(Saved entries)
┄┄┄┄┄┄
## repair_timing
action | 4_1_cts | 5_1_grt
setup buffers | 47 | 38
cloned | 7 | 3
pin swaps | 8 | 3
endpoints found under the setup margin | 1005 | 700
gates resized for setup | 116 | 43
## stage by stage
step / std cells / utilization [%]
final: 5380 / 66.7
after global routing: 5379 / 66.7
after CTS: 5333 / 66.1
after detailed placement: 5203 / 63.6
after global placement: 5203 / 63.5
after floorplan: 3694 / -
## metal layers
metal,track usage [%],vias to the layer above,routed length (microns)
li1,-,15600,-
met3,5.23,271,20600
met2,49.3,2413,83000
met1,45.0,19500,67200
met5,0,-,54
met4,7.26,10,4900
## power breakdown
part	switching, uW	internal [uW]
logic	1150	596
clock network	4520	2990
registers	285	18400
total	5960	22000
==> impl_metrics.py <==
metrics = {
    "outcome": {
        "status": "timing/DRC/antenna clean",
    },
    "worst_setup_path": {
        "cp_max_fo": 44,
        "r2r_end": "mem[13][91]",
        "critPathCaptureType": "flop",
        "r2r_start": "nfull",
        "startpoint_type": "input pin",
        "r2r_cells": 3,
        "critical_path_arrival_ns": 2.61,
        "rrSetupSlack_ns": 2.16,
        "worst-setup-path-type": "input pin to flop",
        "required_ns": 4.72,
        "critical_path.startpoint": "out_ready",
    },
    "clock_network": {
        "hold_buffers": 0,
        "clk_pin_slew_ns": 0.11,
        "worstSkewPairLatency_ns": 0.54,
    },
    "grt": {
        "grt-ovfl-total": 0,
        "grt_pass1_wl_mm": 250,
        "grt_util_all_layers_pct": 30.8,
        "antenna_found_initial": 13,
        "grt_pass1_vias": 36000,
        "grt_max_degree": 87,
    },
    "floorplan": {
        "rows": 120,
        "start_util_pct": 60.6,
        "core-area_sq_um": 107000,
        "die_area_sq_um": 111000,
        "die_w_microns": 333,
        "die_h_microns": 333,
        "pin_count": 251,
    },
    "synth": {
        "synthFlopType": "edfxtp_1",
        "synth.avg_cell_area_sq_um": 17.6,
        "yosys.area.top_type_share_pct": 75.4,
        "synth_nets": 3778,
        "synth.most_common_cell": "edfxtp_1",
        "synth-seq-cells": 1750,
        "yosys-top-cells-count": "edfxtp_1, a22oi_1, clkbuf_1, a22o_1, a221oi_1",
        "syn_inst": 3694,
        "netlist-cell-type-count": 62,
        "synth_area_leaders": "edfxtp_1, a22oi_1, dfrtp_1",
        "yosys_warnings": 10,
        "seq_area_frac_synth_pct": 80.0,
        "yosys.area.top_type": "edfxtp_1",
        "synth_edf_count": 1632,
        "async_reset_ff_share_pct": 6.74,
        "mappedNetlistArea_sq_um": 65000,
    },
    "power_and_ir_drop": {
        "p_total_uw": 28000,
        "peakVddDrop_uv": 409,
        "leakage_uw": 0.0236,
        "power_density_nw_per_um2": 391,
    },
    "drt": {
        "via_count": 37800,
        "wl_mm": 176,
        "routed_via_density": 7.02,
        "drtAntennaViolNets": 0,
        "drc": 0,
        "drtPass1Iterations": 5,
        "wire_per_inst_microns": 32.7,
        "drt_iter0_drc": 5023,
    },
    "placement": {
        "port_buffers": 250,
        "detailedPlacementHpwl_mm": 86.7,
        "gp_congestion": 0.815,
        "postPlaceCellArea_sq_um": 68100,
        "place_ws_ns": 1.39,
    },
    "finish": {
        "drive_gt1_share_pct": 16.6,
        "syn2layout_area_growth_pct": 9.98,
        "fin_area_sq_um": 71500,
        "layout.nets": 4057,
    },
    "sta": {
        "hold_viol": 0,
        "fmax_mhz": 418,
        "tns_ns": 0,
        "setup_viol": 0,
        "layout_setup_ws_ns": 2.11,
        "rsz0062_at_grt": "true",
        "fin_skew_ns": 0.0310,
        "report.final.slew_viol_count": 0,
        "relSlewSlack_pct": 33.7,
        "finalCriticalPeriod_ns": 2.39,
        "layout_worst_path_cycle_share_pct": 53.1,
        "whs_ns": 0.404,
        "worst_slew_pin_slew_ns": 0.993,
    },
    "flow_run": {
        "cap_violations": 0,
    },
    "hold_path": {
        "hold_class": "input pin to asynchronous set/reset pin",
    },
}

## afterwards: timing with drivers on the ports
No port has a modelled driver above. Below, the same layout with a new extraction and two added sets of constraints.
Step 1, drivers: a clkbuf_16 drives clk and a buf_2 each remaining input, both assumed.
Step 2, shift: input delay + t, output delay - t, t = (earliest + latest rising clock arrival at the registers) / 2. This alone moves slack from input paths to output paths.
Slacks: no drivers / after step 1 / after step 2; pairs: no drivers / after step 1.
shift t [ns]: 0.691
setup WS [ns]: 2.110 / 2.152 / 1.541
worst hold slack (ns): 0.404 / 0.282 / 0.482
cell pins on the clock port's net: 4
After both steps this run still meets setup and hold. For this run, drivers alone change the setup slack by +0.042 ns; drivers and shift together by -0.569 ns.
What follows belongs to an exercise in optimizing a design on an open flow for small area, a short achievable clock period and few clock cycles per item; a production flow would make more cautious choices.
Where RTL was checked, it was by simulation tests only, not by an equivalence proof against the original.

v36:
## bicubic_resampler
module bicubic_resampler #(
    parameter int LEN_W = bicubic_pkg::LEN_W
) (
    input  wire logic              CLK,
    input  wire logic              RST,
    input  wire logic              start_i,
    input  wire logic [LEN_W-1:0]  src_len_i,
    input  wire logic [LEN_W-1:0]  dst_len_i,
    input  wire logic              src_valid_i,
    input  wire bicubic_pkg::pix_t src_pix_i,
    output logic                   src_ready_o,
    output logic                   out_valid_o,
    output bicubic_pkg::pix_t      out_pix_o,
    input  wire logic              out_ready_i,
    output logic                   done_o
);
    localparam int QN = 5;   
    logic             busy;        
    logic             done_r;
    logic [LEN_W-1:0] den;         
    logic [LEN_W-1:0] src_left;    
    logic [LEN_W-1:0] out_left;    
    logic             k8;          
    logic [1:0]       fst;         
    logic             out0;        
    logic [2:0]       occ;         
    logic [LEN_W-1:0] rem;
    logic [1:0]       dcnt;
    logic             ddone;
    logic [5:0]       kk;          
    logic [7:0]       kq;          
    logic [LEN_W-1:0] rr;          
    logic [7:0]       xr;          
    logic [7:0]       xn;          
    logic [LEN_W-1:0] en;          
    logic             sh;          
    logic [7:0]         p1, p2, p3;
    logic signed [10:0] ca;
    logic signed [11:0] cb;
    logic signed [8:0]  cc;
    logic start_go, pop, iss0, issr, iss, need, fill_sh, win_sh, load, take;
    logic cond0, condr;
    logic [7:0] npix;
    logic [7:0] x_in;
    assign start_go = start_i && !busy;
    assign pop      = out_valid_o && out_ready_i;
    assign cond0 = busy && !out0 && (fst != 2'd0) && (occ != 3'(QN))
  ...
Size in the first run: roughly 2,300 cells after synthesis, about 300 flip-flops, ~24,000 sq um of cells after synthesis.
==> flow/config.mk <==
export PLATFORM = sky130hd
export DESIGN_NAME = bicubic_resampler
export DESIGN_NICKNAME = bicubic_resampler
export VERILOG_FILES = /design/flow/design.v
export SDC_FILE = /design/flow/constraint.sdc
export NUM_CORES = 4
export LEC_CHECK = 0
export ABC_CLOCK_PERIOD_IN_PS = 4000
export CAP_MARGIN = 20
export CORE_MARGIN = 2
export CORE_UTILIZATION = 40
export SETUP_SLACK_MARGIN = 5
export SLEW_MARGIN = 20
export SYNTH_HIERARCHICAL = 1
==> flow/constraint.sdc <==
create_clock -name core_clock -period 10.0 [get_ports {CLK}]
set_input_delay 2.0000 -clock core_clock [delete_from_list [all_inputs] [get_ports {CLK}]]
set_output_delay 2.0000 -clock core_clock [all_outputs]
set_load 0.01 [all_outputs]
run.sh (not shown) runs the stock make flow with config.mk's settings and CLKGATE_MAP_FILE= SYNTH_SCRIPT=/design/flow/synth_recipe.tcl, a recipe that flattens the netlist after the stock synthesis.
Here is what was changed in the inputs of v7 compared with v36.
--- a/flow/design.v
+++ b/flow/design.v
@@ -822,21 +822,21 @@
     logic [LEN_W-1:0] den;         
     logic [LEN_W-1:0] src_left;    
     logic [LEN_W-1:0] out_left;    
     logic             k8;          
     logic [1:0]       fst;         
     logic             out0;        
     logic [2:0]       occ;         
     logic [LEN_W-1:0] rem;
     logic [1:0]       dcnt;
     logic             ddone;
-    logic [5:0]       kk;          
+    logic [6:0]       kk;          
     logic [7:0]       kq;          
     logic [LEN_W-1:0] rr;          
     logic [7:0]       xr;          
     logic [7:0]       xn;          
     logic [LEN_W-1:0] en;          
     logic             sh;          
     logic [7:0]         p1, p2, p3;
     logic signed [10:0] ca;
     logic signed [11:0] cb;
     logic signed [8:0]  cc;
@@ -855,34 +855,32 @@
                          && ((fst != 2'd3) || ((out0 ? condr : cond0) && (out0 ? sh : k8)));
     assign take = src_ready_o && src_valid_i;
     assign iss0 = cond0 && (!(k8 && need) || src_valid_i);
     assign issr = condr && (!need || src_valid_i);
     assign iss  = iss0 || issr;
     assign load    = (fst == 2'd0) && busy && src_valid_i;
     assign fill_sh = busy && (fst == 2'd1 || fst == 2'd2) && ((src_left == '0) || src_valid_i);
     assign win_sh  = fill_sh || (iss0 && k8) || (issr && sh);
     assign npix    = (src_left != '0) ? src_pix_i : p3;
     assign x_in    = out0 ? xr : 8'd0;
-    logic [LEN_W-1:0] r0, r1, r2, r3;
-    logic [LEN_W:0]   t1, t2, t3;
-    logic             q1, q2, q3;
+    logic [LEN_W+1:0] sd;          
+    logic [LEN_W-1:0] r1, r2;
+    logic [LEN_W:0]   t1, t2;
+    logic             q1, q2;
     always_comb begin
-        r0 = (dcnt == 2'd0 && k8) ? '0 : rem;
-        t1 = {r0, 1'b0};
+        sd = {1'b0, src_len_i, 1'b0} + {2'b01, ~dst_len_i};
+        t1 = {rem, 1'b0};
         q1 = (t1 >= {1'b0, den});
         r1 = q1 ? LEN_W'(t1 - {1'b0, den}) : t1[LEN_W-1:0];
         t2 = {r1, 1'b0};
         q2 = (t2 >= {1'b0, den});
         r2 = q2 ? LEN_W'(t2 - {1'b0, den}) : t2[LEN_W-1:0];
-        t3 = {r2, 1'b0};
-        q3 = (t3 >= {1'b0, den});
-        r3 = q3 ? LEN_W'(t3 - {1'b0, den}) : t3[LEN_W-1:0];
     end
     logic [LEN_W:0] esum;
     logic           ecar;
     logic [8:0]     xsum;
     always_comb begin
         esum = {1'b0, en} + {1'b0, rr};
         ecar = (esum >= {1'b0, den});
         xsum = {1'b0, xn} + {1'b0, kq} + {8'd0, ecar};
     end
     always_ff @(posedge CLK) begin
@@ -897,49 +895,50 @@
                 done_r <= 1'b0;
             end else if (pop && occ == 3'd1 && out_left == '0) begin
                 busy   <= 1'b0;
                 done_r <= 1'b1;
             end
         end
     end
     always_ff @(posedge CLK) begin
         if (start_go) begin
             den      <= dst_len_i - 1'b1;
-            rem      <= src_len_i - 1'b1;
+            rem      <= sd[LEN_W+1] ? sd[LEN_W-1:0] : LEN_W'({src_len_i, 1'b0} - 2'd2);
+            kk       <= {6'd0, sd[LEN_W+1]};
             k8       <= (src_len_i == dst_len_i);
             src_left <= src_len_i;
             out_left <= dst_len_i;
             fst      <= 2'd0;
             out0     <= 1'b0;
             dcnt     <= 2'd0;
             ddone    <= 1'b0;
         end else begin
             if (take) src_left <= src_left - 1'b1;
             if (iss)  out_left <= out_left - 1'b1;
             if (load || fill_sh) fst <= fst + 1'b1;
             if (iss0) out0 <= 1'b1;
             if (!ddone) begin
                 dcnt <= dcnt + 1'b1;
-                rem  <= r3;
-                kk   <= {kk[2:0], q1, q2, q3};
-                if (dcnt == 2'd2) ddone <= 1'b1;
+                rem  <= r2;
+                kk   <= {kk[4:0], q1, q2};
+                if (dcnt == 2'd3) ddone <= 1'b1;
             end
         end
     end
     always_ff @(posedge CLK) begin
-        if (!ddone && dcnt == 2'd2) begin
-            kq <= {kk, q1, q2};
-            rr <= r2;
-            xr <= {kk, q1, q2};
-            xn <= {kk[4:0], q1, q2, q3};
-            en <= r3;
-            sh <= k8 | kk[5];
+        if (!ddone && dcnt == 2'd3) begin
+            kq <= k8 ? 8'd0 : {kk, q1};
+            rr <= k8 ? '0 : r1;
+            xr <= k8 ? 8'd0 : {kk, q1};
+            xn <= k8 ? 8'd0 : {kk[5:0], q1, q2};
+            en <= k8 ? '0 : r2;
+            sh <= k8 | kk[6];
         end else if (issr) begin
             xr <= xn;
             xn <= xsum[7:0];
             en <= ecar ? LEN_W'(esum - {1'b0, den}) : esum[LEN_W-1:0];
             sh <= xsum[8] | k8;
         end
     end
     always_ff @(posedge CLK) begin
         if (load) begin
             p1 <= src_pix_i;
Results
- The latest clock arrival within the worst-skew pair of v7 and that of v36 are within noise of each other.
- In the tables for v36 and v7, die area reads higher with v7.
- Via density per instance ended up 1.3% higher on v7 than on v36.
- Per the comparison of v7 with v36, core region area held steady, cell count flat, maximum number of pins on one net before global-route repair has decreased, global-route usage shows an increase of 0.42 points.
No functional check of the RTL was part of any run of this note.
┄┄┄┄┄┄
Description of the task ▸ Work out how many lines in the entries above include the word "registers". Respond with only the number.

Task answer ▸ 2